▶ **Problem description**
Would you please copy each line below that includes the string "else"?

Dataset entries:

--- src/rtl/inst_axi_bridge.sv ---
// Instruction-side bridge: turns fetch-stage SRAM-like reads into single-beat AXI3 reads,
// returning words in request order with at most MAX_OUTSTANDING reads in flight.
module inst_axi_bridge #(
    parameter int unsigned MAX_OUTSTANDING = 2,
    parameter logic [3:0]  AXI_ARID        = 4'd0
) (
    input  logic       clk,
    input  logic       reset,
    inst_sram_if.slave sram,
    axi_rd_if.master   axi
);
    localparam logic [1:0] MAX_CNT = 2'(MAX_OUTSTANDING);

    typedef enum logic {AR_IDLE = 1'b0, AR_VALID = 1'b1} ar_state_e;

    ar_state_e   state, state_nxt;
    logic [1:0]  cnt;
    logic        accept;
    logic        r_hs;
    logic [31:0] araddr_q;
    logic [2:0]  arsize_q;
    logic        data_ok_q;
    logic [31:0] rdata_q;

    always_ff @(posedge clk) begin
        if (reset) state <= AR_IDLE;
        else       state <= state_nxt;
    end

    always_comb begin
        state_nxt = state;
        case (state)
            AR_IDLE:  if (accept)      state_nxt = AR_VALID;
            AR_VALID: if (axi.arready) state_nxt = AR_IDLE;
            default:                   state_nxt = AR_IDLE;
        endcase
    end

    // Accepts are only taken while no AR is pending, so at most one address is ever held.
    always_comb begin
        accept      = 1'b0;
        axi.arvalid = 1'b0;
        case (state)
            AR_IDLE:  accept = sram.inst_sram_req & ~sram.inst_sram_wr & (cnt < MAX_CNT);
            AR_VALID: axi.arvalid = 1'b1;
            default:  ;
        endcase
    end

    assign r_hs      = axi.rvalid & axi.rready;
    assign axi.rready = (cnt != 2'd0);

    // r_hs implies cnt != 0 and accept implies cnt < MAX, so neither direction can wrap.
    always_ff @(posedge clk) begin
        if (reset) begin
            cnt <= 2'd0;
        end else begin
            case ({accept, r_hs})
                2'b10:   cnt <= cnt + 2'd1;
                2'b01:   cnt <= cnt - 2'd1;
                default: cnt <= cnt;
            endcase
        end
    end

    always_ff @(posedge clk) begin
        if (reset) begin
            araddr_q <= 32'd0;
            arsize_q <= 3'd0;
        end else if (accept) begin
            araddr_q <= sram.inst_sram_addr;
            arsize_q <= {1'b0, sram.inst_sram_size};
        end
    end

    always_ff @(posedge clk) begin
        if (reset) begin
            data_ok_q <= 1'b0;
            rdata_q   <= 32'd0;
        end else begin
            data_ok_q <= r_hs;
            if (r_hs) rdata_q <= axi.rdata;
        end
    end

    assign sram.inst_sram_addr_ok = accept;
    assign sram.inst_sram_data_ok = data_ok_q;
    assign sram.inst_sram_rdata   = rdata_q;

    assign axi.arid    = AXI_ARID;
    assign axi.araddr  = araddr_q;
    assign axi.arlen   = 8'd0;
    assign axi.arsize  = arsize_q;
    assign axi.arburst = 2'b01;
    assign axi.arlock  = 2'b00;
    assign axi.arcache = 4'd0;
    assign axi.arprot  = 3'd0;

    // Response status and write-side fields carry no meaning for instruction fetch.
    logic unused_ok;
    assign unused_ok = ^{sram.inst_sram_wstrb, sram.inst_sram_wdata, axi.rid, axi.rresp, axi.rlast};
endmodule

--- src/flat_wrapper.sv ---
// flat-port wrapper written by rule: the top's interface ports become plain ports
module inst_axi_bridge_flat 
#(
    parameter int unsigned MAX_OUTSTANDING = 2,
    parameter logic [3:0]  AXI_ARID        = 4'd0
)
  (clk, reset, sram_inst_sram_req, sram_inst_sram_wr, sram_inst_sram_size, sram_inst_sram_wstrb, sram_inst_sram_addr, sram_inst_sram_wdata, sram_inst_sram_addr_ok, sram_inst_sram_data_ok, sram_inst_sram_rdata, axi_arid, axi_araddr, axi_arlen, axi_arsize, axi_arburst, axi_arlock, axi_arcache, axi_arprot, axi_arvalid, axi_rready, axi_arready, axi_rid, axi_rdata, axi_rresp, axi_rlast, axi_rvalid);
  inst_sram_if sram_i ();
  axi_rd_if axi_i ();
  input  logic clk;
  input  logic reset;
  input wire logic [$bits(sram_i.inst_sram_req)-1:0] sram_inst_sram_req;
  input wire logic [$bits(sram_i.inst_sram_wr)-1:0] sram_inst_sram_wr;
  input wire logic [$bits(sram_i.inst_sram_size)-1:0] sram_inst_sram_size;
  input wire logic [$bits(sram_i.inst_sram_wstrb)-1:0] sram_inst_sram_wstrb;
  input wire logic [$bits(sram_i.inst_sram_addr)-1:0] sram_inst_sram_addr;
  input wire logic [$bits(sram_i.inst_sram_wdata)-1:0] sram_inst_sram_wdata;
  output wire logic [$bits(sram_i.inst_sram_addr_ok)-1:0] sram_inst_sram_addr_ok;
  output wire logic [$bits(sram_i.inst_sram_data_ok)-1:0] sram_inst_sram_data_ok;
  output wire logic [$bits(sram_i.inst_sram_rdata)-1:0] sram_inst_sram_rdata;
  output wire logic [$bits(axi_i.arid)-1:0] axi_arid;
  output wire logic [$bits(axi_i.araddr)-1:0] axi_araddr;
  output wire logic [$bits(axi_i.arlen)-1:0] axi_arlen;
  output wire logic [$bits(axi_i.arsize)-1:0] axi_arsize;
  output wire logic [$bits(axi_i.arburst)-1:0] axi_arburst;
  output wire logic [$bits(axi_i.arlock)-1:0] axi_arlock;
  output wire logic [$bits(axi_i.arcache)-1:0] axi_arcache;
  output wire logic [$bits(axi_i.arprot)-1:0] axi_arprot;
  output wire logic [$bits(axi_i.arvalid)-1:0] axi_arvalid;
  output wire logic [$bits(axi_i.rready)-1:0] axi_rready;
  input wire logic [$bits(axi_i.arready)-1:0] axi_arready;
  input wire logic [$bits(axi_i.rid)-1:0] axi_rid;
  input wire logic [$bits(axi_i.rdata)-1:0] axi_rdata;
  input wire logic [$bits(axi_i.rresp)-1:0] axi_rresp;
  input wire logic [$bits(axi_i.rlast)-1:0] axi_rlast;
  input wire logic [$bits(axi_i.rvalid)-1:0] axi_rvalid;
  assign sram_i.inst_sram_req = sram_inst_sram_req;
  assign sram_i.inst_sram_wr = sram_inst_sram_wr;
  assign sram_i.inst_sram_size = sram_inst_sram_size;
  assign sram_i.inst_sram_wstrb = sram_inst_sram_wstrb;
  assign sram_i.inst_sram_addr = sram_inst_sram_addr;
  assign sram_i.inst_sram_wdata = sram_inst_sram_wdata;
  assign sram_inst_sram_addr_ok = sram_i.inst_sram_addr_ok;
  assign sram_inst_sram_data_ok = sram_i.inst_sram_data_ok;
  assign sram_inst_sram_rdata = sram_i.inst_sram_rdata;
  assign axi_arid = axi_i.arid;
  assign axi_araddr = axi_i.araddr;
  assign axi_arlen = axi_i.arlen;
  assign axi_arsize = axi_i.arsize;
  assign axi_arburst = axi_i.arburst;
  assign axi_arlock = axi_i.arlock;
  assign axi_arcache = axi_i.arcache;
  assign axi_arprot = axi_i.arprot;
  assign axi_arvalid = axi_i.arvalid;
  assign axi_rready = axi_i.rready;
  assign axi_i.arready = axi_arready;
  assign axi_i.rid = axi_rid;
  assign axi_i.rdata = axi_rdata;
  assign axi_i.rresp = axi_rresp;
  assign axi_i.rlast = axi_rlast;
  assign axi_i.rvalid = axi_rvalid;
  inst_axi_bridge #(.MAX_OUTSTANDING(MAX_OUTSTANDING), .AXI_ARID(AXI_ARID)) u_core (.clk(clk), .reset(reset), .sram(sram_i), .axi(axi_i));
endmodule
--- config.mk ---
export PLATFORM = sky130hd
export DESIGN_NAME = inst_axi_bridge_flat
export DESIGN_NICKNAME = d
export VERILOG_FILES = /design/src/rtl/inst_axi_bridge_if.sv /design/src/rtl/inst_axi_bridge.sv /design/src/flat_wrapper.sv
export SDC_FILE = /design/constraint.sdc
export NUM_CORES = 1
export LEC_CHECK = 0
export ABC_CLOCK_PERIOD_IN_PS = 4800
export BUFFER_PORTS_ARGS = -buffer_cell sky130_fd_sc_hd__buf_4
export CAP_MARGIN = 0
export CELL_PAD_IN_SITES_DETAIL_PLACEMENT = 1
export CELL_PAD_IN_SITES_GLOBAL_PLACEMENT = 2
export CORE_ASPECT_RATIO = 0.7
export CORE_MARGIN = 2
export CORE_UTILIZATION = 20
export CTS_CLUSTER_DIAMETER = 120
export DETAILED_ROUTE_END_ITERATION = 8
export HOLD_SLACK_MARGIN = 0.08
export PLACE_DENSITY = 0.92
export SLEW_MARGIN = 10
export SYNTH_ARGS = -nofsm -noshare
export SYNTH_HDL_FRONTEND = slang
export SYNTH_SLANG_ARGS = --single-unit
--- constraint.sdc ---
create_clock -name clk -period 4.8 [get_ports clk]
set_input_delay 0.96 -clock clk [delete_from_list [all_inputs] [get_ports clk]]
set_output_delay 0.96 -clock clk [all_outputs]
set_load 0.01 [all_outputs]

▶ **Task output**
        else       state <= state_nxt;
        end else begin
        end else if (accept) begin
        end else begin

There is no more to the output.